Mauricio Babilonia was always in the audience at the concerts, the movies, at high mass, and she did not have to see him to know that he was there, because the butterflies were always there.
The appearance of the butterflies is just one of many clear examples of magical realism in Márquez’s masterpiece. Other examples include Remedios’s floating through the air and then ascending to heaven, the invasion of ants in the house, and the four years, eleven months, and two days of nonstop rain in the town of Macondo, to name a few. My wife Marimar likes to point out that the idea of magical realism isn’t really about magic at all; it’s a way of being in, seeing, and narrating the world.
Having lived in the city of Mérida in the state of Yucatán in Mexico for nearly two decades, I’ve been witness to events straight from the town of Márquez’s Macondo. One night in our house a loaf of bread was carried off by ants in the dark. A multi-colored bird, the pájaro toh, appears outside our front door most mornings, waving its pendulum-like tail and crying “ca-ca-wah, ca-ca-wah.” And, yes, in the summertime, swarms of yellow butterflies fill the gardens.
A Magical Pedagogy
I first read One Hundred Years of Solitude when I was working on the ArtsLiteracy Project in the Education Department at Brown University. At the time we were partnering professional artists—filmmakers, visual artists, actors, directors, musicians—with literacy and language teachers in classrooms. Our goal was to find and develop innovative practices for teaching reading and writing, but now I realize that something else was happening as well: classrooms were becoming magical spaces.
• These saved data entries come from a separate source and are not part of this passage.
File: config.mk
export PLATFORM = sky130hd
export DESIGN_NAME = mux_arb_reg_flat
export DESIGN_NICKNAME = d
export VERILOG_FILES = /design/src/rtl/mux_arb_reg_if.sv /design/src/rtl/mux_arb_reg.sv /design/src/flat_wrapper.sv
export SDC_FILE = /design/constraint.sdc
export NUM_CORES = 1
export LEC_CHECK = 0
export CAP_MARGIN = 0
export CELL_PAD_IN_SITES_DETAIL_PLACEMENT = 1
export CELL_PAD_IN_SITES_GLOBAL_PLACEMENT = 2
export CORE_MARGIN = 5
export CORE_UTILIZATION = 22
export CTS_CLUSTER_DIAMETER = 50
export DETAILED_ROUTE_END_ITERATION = 16
export PLACE_DENSITY = 0.89
export RECOVER_POWER = 50
export SYNTH_ARGS = -nofsm -noshare
export SYNTH_HDL_FRONTEND = slang
export SYNTH_SLANG_ARGS = --single-unit
File: constraint.sdc
create_clock -name clk -period 2.9 [get_ports clk]
set_input_delay 0.435 -clock clk [delete_from_list [all_inputs] [get_ports clk]]
set_output_delay 0.435 -clock clk [all_outputs]
set_load 0.02 [all_outputs]
File: src/rtl/mux_arb_reg_if.sv
// Handshake bundle for mux_arb_reg: N valid/ready input channels, select/mode controls,
// and one registered valid/ready output channel.
interface mux_arb_reg_if #(
  parameter int WIDTH    = 16,
  parameter int CHANNELS = 4
);
  localparam int SEL_W = (CHANNELS > 1) ? $clog2(CHANNELS) : 1;

  logic [CHANNELS*WIDTH-1:0] in_data;
  logic [CHANNELS-1:0]       in_valid;
  logic [CHANNELS-1:0]       in_ready;
  logic                      mode;
  logic [SEL_W-1:0]          sel;
  logic [WIDTH-1:0]          out_data;
  logic [SEL_W-1:0]          out_chan;
  logic                      out_valid;
  logic                      out_ready;

  modport master (
    output in_data, in_valid, mode, sel, out_ready,
    input  in_ready, out_data, out_chan, out_valid
  );

  modport slave (
    input  in_data, in_valid, mode, sel, out_ready,
    output in_ready, out_data, out_chan, out_valid
  );
endinterface

File: src/rtl/mux_arb_reg.sv
// N:1 registered mux, fixed-select or round-robin; 1-cycle latency, full throughput.
// Backpressure: in_ready drops to all-zero while the held output word is stalled.
module mux_arb_reg #(
  parameter int WIDTH    = 16,
  parameter int CHANNELS = 4
) (
  input  logic         clk,
  input  logic         rst_n,
  mux_arb_reg_if.slave bus
);
  localparam int SEL_W = (CHANNELS > 1) ? $clog2(CHANNELS) : 1;

  logic                 load_en;
  logic                 grant_vld;
  logic [SEL_W-1:0]     grant;
  logic                 xfer;
  logic [CHANNELS-1:0]  ready_vec;

  logic [WIDTH-1:0]     out_data_q, out_data_d;
  logic [SEL_W-1:0]     out_chan_q, out_chan_d;
  logic                 out_vld_q,  out_vld_d;
  logic [SEL_W-1:0]     rr_last_q,  rr_last_d;

  // An empty slot always accepts, so out_ready never reaches in_ready in that case.
  assign load_en = !out_vld_q | bus.out_ready;

  always_comb begin : grant_sel
    int idx;
    idx       = 0;
    grant     = '0;
    grant_vld = 1'b0;
    if (!bus.mode) begin
      grant     = bus.sel;
      grant_vld = (int'(bus.sel) < CHANNELS);
    end else begin
      // Walk the ring backwards so the last hit is the nearest channel after rr_last.
      for (int k = CHANNELS; k >= 1; k--) begin
        idx = int'(rr_last_q) + k;
        if (idx >= CHANNELS) idx = idx - CHANNELS;
        if (bus.in_valid[idx]) begin
          grant     = SEL_W'(idx);
          grant_vld = 1'b1;
        end
      end
    end
  end

  always_comb begin
    ready_vec = '0;
    if (grant_vld) ready_vec[grant] = load_en & rst_n;
  end

  assign xfer = grant_vld & load_en & bus.in_valid[grant];

  always_comb begin
    out_data_d = out_data_q;
    out_chan_d = out_chan_q;
    out_vld_d  = out_vld_q;
    rr_last_d  = rr_last_q;
    if (xfer) begin
      out_data_d = bus.in_data[int'(grant)*WIDTH +: WIDTH];
      out_chan_d = grant;
      out_vld_d  = 1'b1;
      if (bus.mode) rr_last_d = grant;
    end else if (bus.out_ready) begin
      out_vld_d = 1'b0;
    end
  end

  always_ff @(posedge clk or negedge rst_n) begin
    if (!rst_n) begin
      out_data_q <= '0;
      out_chan_q <= '0;
      out_vld_q  <= 1'b0;
      rr_last_q  <= SEL_W'(CHANNELS - 1);
    end else begin
      out_data_q <= out_data_d;
      out_chan_q <= out_chan_d;
      out_vld_q  <= out_vld_d;
      rr_last_q  <= rr_last_d;
    end
  end

  assign bus.in_ready  = ready_vec;
  assign bus.out_data  = out_data_q;
  assign bus.out_chan  = out_chan_q;
  assign bus.out_valid = out_vld_q;
endmodule

File: src/flat_wrapper.sv
// flat-port wrapper written by rule: the top's interface ports become plain ports
module mux_arb_reg_flat 
#(
  parameter int WIDTH    = 16,
  parameter int CHANNELS = 4
)
  (clk, rst_n, bus_in_data, bus_in_valid, bus_mode, bus_sel, bus_out_ready, bus_in_ready, bus_out_data, bus_out_chan, bus_out_valid);
  mux_arb_reg_if #(.WIDTH(WIDTH), .CHANNELS(CHANNELS)) bus_i ();
  input  logic clk;
  input  logic rst_n;
  input wire logic [$bits(bus_i.in_data)-1:0] bus_in_data;
  input wire logic [$bits(bus_i.in_valid)-1:0] bus_in_valid;
  input wire logic [$bits(bus_i.mode)-1:0] bus_mode;
  input wire logic [$bits(bus_i.sel)-1:0] bus_sel;
  input wire logic [$bits(bus_i.out_ready)-1:0] bus_out_ready;
  output wire logic [$bits(bus_i.in_ready)-1:0] bus_in_ready;
  output wire logic [$bits(bus_i.out_data)-1:0] bus_out_data;
  output wire logic [$bits(bus_i.out_chan)-1:0] bus_out_chan;
  output wire logic [$bits(bus_i.out_valid)-1:0] bus_out_valid;
  assign bus_i.in_data = bus_in_data;
  assign bus_i.in_valid = bus_in_valid;
  assign bus_i.mode = bus_mode;
  assign bus_i.sel = bus_sel;
  assign bus_i.out_ready = bus_out_ready;
  assign bus_in_ready = bus_i.in_ready;
  assign bus_out_data = bus_i.out_data;
  assign bus_out_chan = bus_i.out_chan;
  assign bus_out_valid = bus_i.out_valid;
  mux_arb_reg #(.WIDTH(WIDTH), .CHANNELS(CHANNELS)) u_core (.clk(clk), .rst_n(rst_n), .bus(bus_i));
endmodule
---- Word-level counts from Yosys, hierarchy flattened ----
Cells that the tools add are included.
storage, ports and cells
  register bits ........................... 21
  logic and storage cells ................. 69
  input port bits ......................... 74
  output and inout bits ................... 23
cells by class
  mux-type cells .......................... 37
  shifts and indexed selects .............. 1
  $lt $le $gt $ge ......................... 10
  add/subtract/negate cells ............... 8
  bitwise operators ....................... 5
  reduce and logical (&&, ||, !) cells .... 4
operator list
  cell                                                                            count
  32-bit two-way mux                                                              8
  32-bit by 4-bit >= comparator with 1-bit output (second input constant)         4
  32-bit by 4-bit less-than comparator with 1-bit output (second input constant)  4
  32-bit by 4-bit subtractor with 32-bit output (second input constant)           4
  64-bit by 7-bit variable part select with 16-bit output                         1
  1-bit two-way mux                                                               17
  1-bit binary-select mux with 2-bit select                                       5
  2-bit two-way mux                                                               5
  2-bit by 2-bit adder with 3-bit output (second input constant)                  2
  2-bit by 3-bit adder with 4-bit output (second input constant)                  1
  4-bit bitwise AND                                                               1
  4-bit two-way mux                                                               1
  2-bit by 1-bit adder with 3-bit output (second input constant)                  1
  1-bit bitwise AND                                                               3
  2-bit by 3-bit less-than comparator with 1-bit output (second input constant)   1
  1-bit demux with 2-bit select                                                   1
  2-bit by 1-bit >= comparator with 1-bit output (second input constant)          1
  2-bit AND reduction                                                             1
  2-bit nonzero test                                                              1
  1-bit logical AND                                                               1
  1-bit logical NOT                                                               1
  1-bit OR                                                                        1

---- Logic depth before layout (Yosys ltp) ----
  depth in word-level cells ............... 18
  mapped depth ............................ 9

---- Worst setup path before layout ----
Ideal clock, no wire load.
  path type ............................... flip-flop to flip-flop
  start point ............................. register u_core.rr_last_q[0]
  end point ............................... register u_core.out_data_q[8] (netlist: u_core.bus.out_data[8])
  required time ........................... 2.775 ns
  setup slack ............................. 0.503 ns
  stages on the path, launching flop included .. 9
  arrival time ............................ 2.272 ns
  cell sequence ........................... dfstp_2 > buf_6 > and2b_1 > o21ai_1 > nor2_2 > a311oi_2 > buf_6 > mux4_2 > mux2_4
on the way
  cells in the longest elaborated chain, start to end .. 15
  elaborated cells on any way between the ends .. 47
  classes of those cells .................. 8 x add/sub; 4 x order compare; 1 x shift; 32 x mux; 2 x bitwise
RTL lines
  what                                                                                    RTL line           RTL
  start, declared                                                                         mux_arb_reg.sv:22  logic [SEL_W-1:0] rr_last_q, rr_last_d;
  start signal, assigned                                                                  mux_arb_reg.sv:75  rr_last_q <= SEL_W'(CHANNELS - 1);
  start signal, assigned                                                                  mux_arb_reg.sv:80  rr_last_q <= rr_last_d;
  branches (longest 15 deep; another with 32-bit by 4-bit subtractor with 32-bit output)  --
  end signal, assigned                                                                    mux_arb_reg.sv:77  out_data_q <= out_data_d;
  end, declared                                                                           mux_arb_reg.sv:19  logic [WIDTH-1:0] out_data_q, out_data_d;
Parallel ways; which one is timed is not known. The select of a mux whose other input is x is not followed.
A chain may end at the register's enable or synchronous reset.

---- Final worst setup path ----
  start point ............................. input bus_in_valid[3]
  end point ............................... output bus_in_ready[1]
on the way
  cells in the longest elaborated chain, start to end .. 14
  elaborated cells on any way between the ends .. 29
  classes of those cells .................. 2 x order compare; 25 x mux; 1 x bitwise; 1 x reduce/logical
RTL lines
  what                                                                                                                                                  RTL line            RTL
  start, declared                                                                                                                                       flat_wrapper.sv:12  input wire logic [$bits(bus_i.in_valid)-1:0] bus_in_valid;
  1-bit binary-select mux with 2-bit select                                                                                                             mux_arb_reg.sv:40   if (bus.in_valid[idx]) begin
  1-bit two-way mux (implied by the code) (2 in a row)                                                                                                  mux_arb_reg.sv:40
  2-bit two-way mux (4 in a row)                                                                                                                        mux_arb_reg.sv:40
  2-bit two-way mux                                                                                                                                     mux_arb_reg.sv:32   if (!bus.mode) begin
  2-bit by 3-bit less-than comparator with 1-bit output (implied by the code) / 2-bit by 1-bit >= comparator with 1-bit output (equally long branches)  mux_arb_reg.sv:50   if (grant_vld) ready_vec[grant] = load_en & rst_n;
  1-bit logical AND (implied by the code)                                                                                                               mux_arb_reg.sv:50
  1-bit two-way mux (implied by the code)                                                                                                               mux_arb_reg.sv:50
  1-bit demux with 2-bit select                                                                                                                         --
  4-bit bitwise AND (no source line)                                                                                                                    --
  4-bit two-way mux *                                                                                                                                   mux_arb_reg.sv:50
  end, declared                                                                                                                                         flat_wrapper.sv:16  output wire logic [$bits(bus_i.in_ready)-1:0] bus_in_ready;
Mark *: on every way between the ends. The rest lies on a longest branch, timed or not. The select of a mux whose other input is x is not followed.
I don’t mean magic in the sense of card tricks and rabbits-out-of-hats (although that sense of wonder and awe is certainly a part of it). I mean magical in a Márquezian sense—the idea of magical realism as a way of thinking about teaching, learning, and life. When I drive around my city, Mérida, in the sweltering heat of May, the streets are on fire with the bright orange petals of the flamboyán and the vibrant yellows of the lluvia de oro, two types of trees that bloom at that time of year. A routine drive to school becomes luminescent—transforming the stagnant into the brilliant. This is what I hope for our classrooms.
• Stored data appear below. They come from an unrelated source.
==> config.mk <==
export PLATFORM = sky130hd
export DESIGN_NAME = mux_nto1_stream
export DESIGN_NICKNAME = d
export VERILOG_FILES = /design/src/rtl/mux_nto1_stream.sv
export SDC_FILE = /design/constraint.sdc
export NUM_CORES = 1
export LEC_CHECK = 0
export CORE_MARGIN = 2
export CORE_UTILIZATION = 36
export DETAILED_ROUTE_END_ITERATION = 10
export PLACE_DENSITY = 0.84
export SYNTH_ARGS = -nofsm -noshare
export SYNTH_HDL_FRONTEND = slang
export SYNTH_SLANG_ARGS = --single-unit
==> constraint.sdc <==
create_clock -name clk -period 3.05 [get_ports clk]
set_input_delay 0.61 -clock clk [delete_from_list [all_inputs] [get_ports clk]]
set_output_delay 0.61 -clock clk [all_outputs]
set_load 0.05 [all_outputs]
==> src/rtl/mux_nto1_stream.sv <==
// N:1 stream multiplexer: selection is latched for a whole transaction, one registered
// output stage with valid/ready flow control at full rate.
module mux_nto1_stream #(
  parameter int unsigned N_CH      = 4,
  parameter int unsigned DATA_W    = 16,
  parameter bit          LOCK_MODE = 1'b1,
  localparam int unsigned SEL_W    = $clog2(N_CH)
) (
  input  logic                     clk,
  input  logic                     rst,
  input  logic [N_CH*DATA_W-1:0]   s_data,
  input  logic [N_CH-1:0]          s_valid,
  input  logic [N_CH-1:0]          s_last,
  output logic [N_CH-1:0]          s_ready,
  input  logic [SEL_W-1:0]         sel,
  input  logic                     sel_valid,
  output logic [DATA_W-1:0]        m_data,
  output logic                     m_valid,
  output logic                     m_last,
  input  logic                     m_ready,
  output logic                     busy,
  output logic [SEL_W-1:0]         cur_sel,
  output logic                     err_sel
);

  typedef enum logic {
    IDLE   = 1'b0,
    LOCKED = 1'b1
  } state_t;

  state_t              state_q;
  state_t              state_d;
  logic                sel_ok;
  logic                sel_load;
  logic                err_d;
  logic                can_take;
  logic                xfer;
  logic [DATA_W-1:0]   ch_data;
  logic                ch_valid;
  logic                ch_last;

  // A power-of-two channel count cannot encode an out-of-range select.
  if (N_CH == (2 ** SEL_W)) begin : g_sel_full
    assign sel_ok = 1'b1;
  end else begin : g_sel_partial
    assign sel_ok = (32'(sel) < N_CH);
  end

  // Pick the latched channel's beat.
  always_comb begin
    ch_data  = '0;
    ch_valid = 1'b0;
    ch_last  = 1'b0;
    for (int unsigned i = 0; i < N_CH; i++) begin
      if (cur_sel == SEL_W'(i)) begin
        ch_data  = s_data[i*DATA_W +: DATA_W];
        ch_valid = s_valid[i];
        ch_last  = s_last[i];
      end
    end
  end

  assign can_take = (state_q == LOCKED) && (!m_valid || m_ready);
  assign xfer     = can_take && ch_valid;

  always_comb begin
    s_ready = '0;
    for (int unsigned i = 0; i < N_CH; i++) begin
      s_ready[i] = can_take && (cur_sel == SEL_W'(i));
    end
  end

  // Next-state logic.
  always_comb begin
    state_d  = state_q;
    sel_load = 1'b0;
    err_d    = 1'b0;
    case (state_q)
      IDLE: begin
        if (sel_valid) begin
          if (sel_ok) begin
            state_d  = LOCKED;
            sel_load = 1'b1;
          end else begin
            err_d = 1'b1;
          end
        end
      end
      LOCKED: begin
        if (xfer && (!LOCK_MODE || ch_last)) begin
          state_d = IDLE;
        end
      end
      default: state_d = IDLE;
    endcase
  end

  always_ff @(posedge clk or posedge rst) begin
    if (rst) begin
      state_q <= IDLE;
      busy    <= 1'b0;
      err_sel <= 1'b0;
      cur_sel <= '0;
    end else begin
      state_q <= state_d;
      busy    <= (state_d == LOCKED);
      err_sel <= err_d;
      if (sel_load) begin
        cur_sel <= sel;
      end
    end
  end

  // Output register: a load and a drain in the same cycle keep m_valid high.
  always_ff @(posedge clk or posedge rst) begin
    if (rst) begin
      m_data  <= '0;
      m_valid <= 1'b0;
      m_last  <= 1'b0;
    end else if (xfer) begin
      m_data  <= ch_data;
      m_valid <= 1'b1;
      m_last  <= ch_last;
    end else if (m_valid && m_ready) begin
      m_valid <= 1'b0;
    end
  end

endmodule
* Word level (Yosys, flattened, before mapping)
Cells that the tools add are included.
Storage, ports and cells: register bits 21, input port bits 78, output and inout port bits 26, word-level logic and storage cells 39
Operators by class: equal/unequal tests 3, muxes and demuxes 18, bitwise operators 1, reduce and logical (&&, ||, !) cells 12
Operator list (count):
- 16-bit two-way mux | 4
- 1-bit two-way mux | 13
- 1-bit logical AND | 8
- 2-bit equality test, second input constant | 2
- 2-bit by 1-bit equality test with 1-bit output, second input constant | 1
- 2-bit logical NOT | 1
- 1-bit case mux with 2 select lines | 1
- 2-bit nonzero test | 1
- 1-bit logical NOT | 1
- 1-bit logical OR | 1
- 1-bit inverter | 1

* Longest topological paths before layout
Gate-level depths: netlist of run 1.
depth after elaboration 9, depth in mapped cells 6, depth with buffers taken out 4

* Worst setup path before layout of run 1
OpenSTA, ideal clock, no wires.
kind register to output, start register cur_sel[1], end output s_ready[2], arrival 2.240 ns, data required time 2.440 ns, slack 0.200 ns, cell stages (with the launch flop) 3, buffers on the path 1, cells stage by stage dfrtp_1 clkbuf_1 nor3b_1
On the way: cells in the longest elaborated chain, start to end 2
Ends and longest elaborated chain:
- start, declared | RTL line 22 | output logic [SEL_W-1:0] cur_sel,
- start signal, assigned | RTL line 109 | cur_sel <= sel;
- 2-bit equality test | RTL line 69 | s_ready[i] = can_take && (cur_sel == SEL_W'(i));
- 1-bit logical AND | RTL line 69
- end, declared | RTL line 14 | output logic [N_CH-1:0] s_ready,
No other way between the ends.

* Final worst setup path of run 1
start input m_ready, end output s_ready[2]
On the way: cells in the longest elaborated chain, start to end 3
Ends and longest elaborated chain:
- start, declared | RTL line 20 | input logic m_ready,
- 1-bit logical OR | RTL line 63 | assign can_take = (state_q == LOCKED) && (!m_valid || m_ready);
- 1-bit logical AND | RTL line 63
- 1-bit logical AND | RTL line 69
No other way between the ends.

==> results of run 1 <==
[cell type report]
class                           instances  area, sq um  area share (%)
Clock inverter                          1         5.00           0.206
Clock buffer                            3         41.3            1.70
Multi-Input combinational cell         52          726            29.8
Tap cell                               48         60.1            2.47
Timing Repair Buffer                  105         1070            43.9
Sequential cell                        21          526            21.6
Inverter                                2         7.51           0.308
[per-stage QoR]
stage	std cells	cell area, sq um	power (mW)
6_report	232	2430	2.62
2_1_floorplan	83	1320	1.91
4_1_cts	232	2430	2.65
3_5_place_dp	228	2390	2.46
3_3_place_gp	228	2390	2.42
5_1_grt	232	2430	2.75
[kinds of logic after synthesis]
kind of cell | count (synthesis) | share of synthesized area, %
flops | 21 | 39.8
mux | 36 | 47.4
other cells | 1 | 0.284
simple gates | 12 | 5.59
compound gates | 3 | 1.61
buf+inv | 10 | 5.30
[cell usage after synthesis, drive strengths merged, types with 2 or more instances]
library cell / count / area [sq um]
buf: 6 / 55.1
dfrtp: 21 / 526
clkbuf: 2 / 7.51
nand2b: 2 / 12.5
nor3b: 2 / 15.0
nor2b: 2 / 12.5
mux2: 19 / 244
mux4: 17 / 383
inv: 2 / 7.51
[metal layers]
metal / vias up / global-route usage (%)
met1: 559 / 23.0
met3: 2 / 4.17
li1: 528 / -
met4: 0 / 6.91
met5: - / 0
met2: 64 / 31.8
[flip-flops by register name (all words and copies together), names as in the netlist]
name and flops:
state_q 1, m_valid 1, cur_sel 2, m_data 16, m_last 1
[worst min-delay path by stage]
stage	startpoint	endpoint
after floorplan	rst	cur_sel[0]
after CTS	m_data[15]	m_data[15]
final	m_data[6]	m_data[6]
after global routing	m_data[15]	m_data[15]
after global placement	m_data[11]	m_data[11]
after detailed placement	m_data[12]	m_data[12]
[critical path: stages]
cell and delay (ns):
clkdlybuf4s50_1 0.45, nand2b_1 0.15, nand2_1 0.10, nor3b_1 0.37
buf_12 0.19
[report_power, final]
group | switching [mW] | leakage (nW) | internal [mW]
combinational | 0.955 | 0.685 | 0.906
clock | 0.0899 | 0.0255 | 0.0909
sequential | 0.152 | 0.245 | 0.429
==> impl_metrics.ini, run 1 <==
[run_status]
status = finished clean

[finish]
num_antenna_cells = 0
layout.cells.most_common = clkdlybuf4s50_1
syn_to_final_growth_pct = 84.2
num-fill-cells = 263
utilization_pct = 67.5
layout_common_cells = clkdlybuf4s50_1, dfrtp_1, mux4_2, mux2_2, mux2_4
drive_gt1_share_pct = 26.1
nets = 263

[clocking]
clk_latency_ns = 0.26
h-tree-depth = 1
clkSlewWorstSetupHoldPaths_ns = 0.08
cts_sinks = 21
root_buffer = clkbuf_8
cts_tree = built
cts_resized = 0
clk_path_buf_depth = 2
cts_hold_buf = 0
cts_made_buffers = 3
post_cts_buffers = 0

[grt]
grt_overflow = 0
grt_antenna_before_repair = 0
first_global_vias = 1167
grt_max_degree = 22
grt_pass1_wl_mm = 5.84
track_usage_pct = 18.6

[power]
powerDensity_mw_per_mm2 = 1080
p_leak_nw = 0.955
ir_drop_v = 0.000493

[synth]
synth.distinct_cells = 23
syn_area_sq_mm = 0.00132
synth_ff_type = dfrtp_1
avgSynthCellArea_sq_um = 15.9
ys.warnings.count = 0
synth_nets = 161
ys_seq_area_share_pct = 39.8
syn-instance-count = 83
ys_seq_elements = 21
synth_edf_count = 0
synthArstFlopShare_pct = 100

[critical_path]
reg2reg_from = cur_sel[1]
worstReg2RegEnd = m_last
crit_fanout = 4
reg2regPathDepth = 5
rrSetupSlack_ns = 0.84
crit_end = s_ready[2]
critPathLaunchType = input port
worstSetupEndpointType = output port
cp.arrival_ns = 1.87
worstPathRequired_ns = 2.44
crit_type = input port to output port
crit_start = m_ready

[routing]
top_layer = met4
drt-total-wl_mm = 3.82
vias = 1153
drc = 0
detail_route.wl_per_cell_um = 16.5
wl_met3_um = 322
drt-pass1-iter-count = 4
dr.first_iter.drc_count = 43
wl_met1_mm = 1.54
via_per_inst = 4.97
antenna_left = 0
met2_length_mm = 1.93

[sta]
timing.fmax_mhz = 403
timing.final.max_slew_violations = 0
setup_violations = 0
max_slew_margin_pct = 46.3
tightest_slew_ns = 0.805
setup-tns-final_ns = 0
hold_viol_final = 0
period_share_pct = 81.3
setup_ws_ns = 0.570
whs_ns = 0.514
finClkSkew_ns = 0.00186
period_needed_ns = 2.48
rsz0062_at_grt = false

[die]
die_height_um = 64.6
die_w_um = 64.6
initial_core_util_pct = 36.6
num_rows = 22
num_io_pins = 104
core-area_sq_mm = 0.00361
die_area_sq_mm = 0.00417

[placed_design]
io_buffer_count = 102
dpl.hpwl_mm = 3.05
gp_congestion = 0.726
pre_cts_ws_ns = 0.564

[job]
maxCapViolCount = 0

[worst_hold_path]
min_path_cells = 1
hp-class = register to register
Note: power is estimated with default switching activity, not from simulation.
==> run 2: changes to the inputs <==
Settings changed: CORE_UTILIZATION 36 to 33, PLACE_DENSITY 0.84 to 0.78.
Clock period 3.05 ns to 2.5 ns, I/O delays scaled along.
==> run 2 against run 1 <==
Compared with the run above: die area grew 8.5%; core utilization fell by 0.41 points; total power increased by 28%; global-route usage rose by 0.13 points; cell area up 3.2%; count of clock-buffer cells in the layout did not move; sequential power up 17%; worst hold slack worse by 0.0038 ns; clock power is 22% higher; largest power group unchanged.
==> impl_metrics.ini, run 2 (synthesis results as in run 1) <==
[placed_design]
dpl.hpwl_mm = 3.30
dpl-instance-area_sq_mm = 0.00246
io_buffer_count = 102
gp_congestion = 0.778

[routing]
dr.first_iter.drc_count = 34
vias = 1143
drt-pass1-iter-count = 4
drc = 0
detail_route.wl_per_cell_um = 16.7
drt-total-wl_mm = 3.90
antenna_left = 0
via_per_inst = 4.88

[critical_path]
worstPathRequired_ns = 2.00
worstSetupEndpointType = output port
crit_type = input port to output port
crit_fanout = 4
cp.arrival_ns = 1.68
critPathLaunchType = input port

[finish]
drive_gt1_share_pct = 29.0
nets = 265
num_antenna_cells = 0
layout_common_cells = clkdlybuf4s50_1, dfrtp_1, mux4_2, mux2_2, mux2_4
layout.cells.most_common = clkdlybuf4s50_1
syn_to_final_growth_pct = 90.1
largest_reg_flops = 16
stdcell_area_sq_mm = 0.00251
largest-register = m_data
reg.largest.list = m_data: 16 flops, cur_sel: 2 flops

[sta]
period_share_pct = 87.1
hold_viol_final = 0
timing.fmax_mhz = 459
timing.final.max_slew_violations = 0
max_slew_margin_pct = 46.1
whs_ns = 0.510
finClkSkew_ns = 0.00196
period_needed_ns = 2.18
tightest_slew_ns = 0.807
setup-tns-final_ns = 0
setup_violations = 0
rsz0062_at_grt = false

[clocking]
cts_resized = 0
root_buffer = clkbuf_8
cts_sinks = 21
cts_hold_buf = 0
cts_made_buffers = 3
clk_latency_ns = 0.26
h-tree-depth = 1
post_cts_buffers = 0
clkSlewWorstSetupHoldPaths_ns = 0.08
clk_path_buf_depth = 2
cts_tree = built

[die]
initial_core_util_pct = 35.3
num_io_pins = 104
num_rows = 22
core-area_sq_mm = 0.00374
die_area_sq_mm = 0.00453
die_w_um = 67.3
die_height_um = 67.3

[grt]
grt_pass1_wl_mm = 6.18
first_global_vias = 1254
track_usage_pct = 18.7
grt_max_degree = 22
grt_overflow = 0
grt_antenna_before_repair = 0

[run_status]
status = finished clean

[power]
power_mw = 3.35
powerDensity_mw_per_mm2 = 1330
ir_drop_v = 0.000784
p_leak_nw = 0.987

[worst_hold_path]
hp-class = register to register

[job]
maxCapViolCount = 0
==> run 2: changes by cell type in the layout (fill, tap and decap cells not counted), sizes merged <==
cell and delta:
buf +3, clkdlybuf4s50 -1
==> run 2: area by class of cell <==
type / count / area, sq um
repair buffers: 107 / 1130
clock inverters: 1 / 5.00
fillers: 293 / 1230
well taps: 48 / 60.1
flip-flops and latches: 21 / 526
clock buffers: 3 / 41.3
inverters: 2 / 7.51
multi-input cells: 52 / 741
==> run 2: layer usage <==
layer  vias to the layer above  wire length (um)  track usage (%)
li1                        531                 -                -
met1                       562              1490             22.6
met2                        44              2130             32.8
met3                         6               214             4.50
met4                         0                63             6.12
met5                         -                 0                0
==> run 2: final timing paths <==
path                            start          to  slack [ns]  cells past startpoint
max in group asynchronous         rst   m_data[1]        1.29                      2
setup reg to reg           cur_sel[1]  m_data[11]        0.69                      4
setup / recovery              m_ready  s_ready[2]        0.32                      5
hold / removal              m_data[5]   m_data[5]        0.51                      1
min in group asynchronous         rst   m_data[8]        0.71                      2
hold reg to reg             m_data[5]   m_data[5]        0.51                      1
==> run 2: through the flow <==
stage	setup WS (ns)	instances	utilization, %
after global placement	0.302	230	65.8
after floorplan	0.198	83	-
after global routing	0.217	234	67.1
after detailed placement	0.244	230	65.8
final	0.323	234	67.1
after CTS	0.305	234	67.1
==> run 2: worst max-delay path, stage by stage <==
cell             delay [ns]
clkdlybuf4s50_1        0.45
nand2b_1               0.15
nand2_1                0.13
nor3b_2                0.27
buf_12                 0.17
==> run 2: power breakdown <==
group          switching (mW)  total [mW]  internal [mW]
Sequential              0.153       0.677          0.524
Clock                   0.109       0.220          0.111
Combinational            1.24        2.45           1.22
Total                    1.50        3.35           1.85
==> run 3: changes to the inputs <==
Settings changed: CAP_MARGIN set to 20.
==> results of run 3 <==
No change in the layout: final DEF, timing and power equal those of run 2.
Before we go further, let’s consider what we often see when we walk into schools, particularly secondary schools: white walls, well-intentioned slogans, trophy cases, perhaps a few appropriate holiday decorations, and bland mission statements—”a community of lifelong learners, responsible global citizens, and champions of our own success.” The same is true of many classrooms with standard premade posters (“Growth Mindset—Believe You Can!”), blank walls, and rules (1. Be ready to learn. 2. Be respectful of others. 3. …).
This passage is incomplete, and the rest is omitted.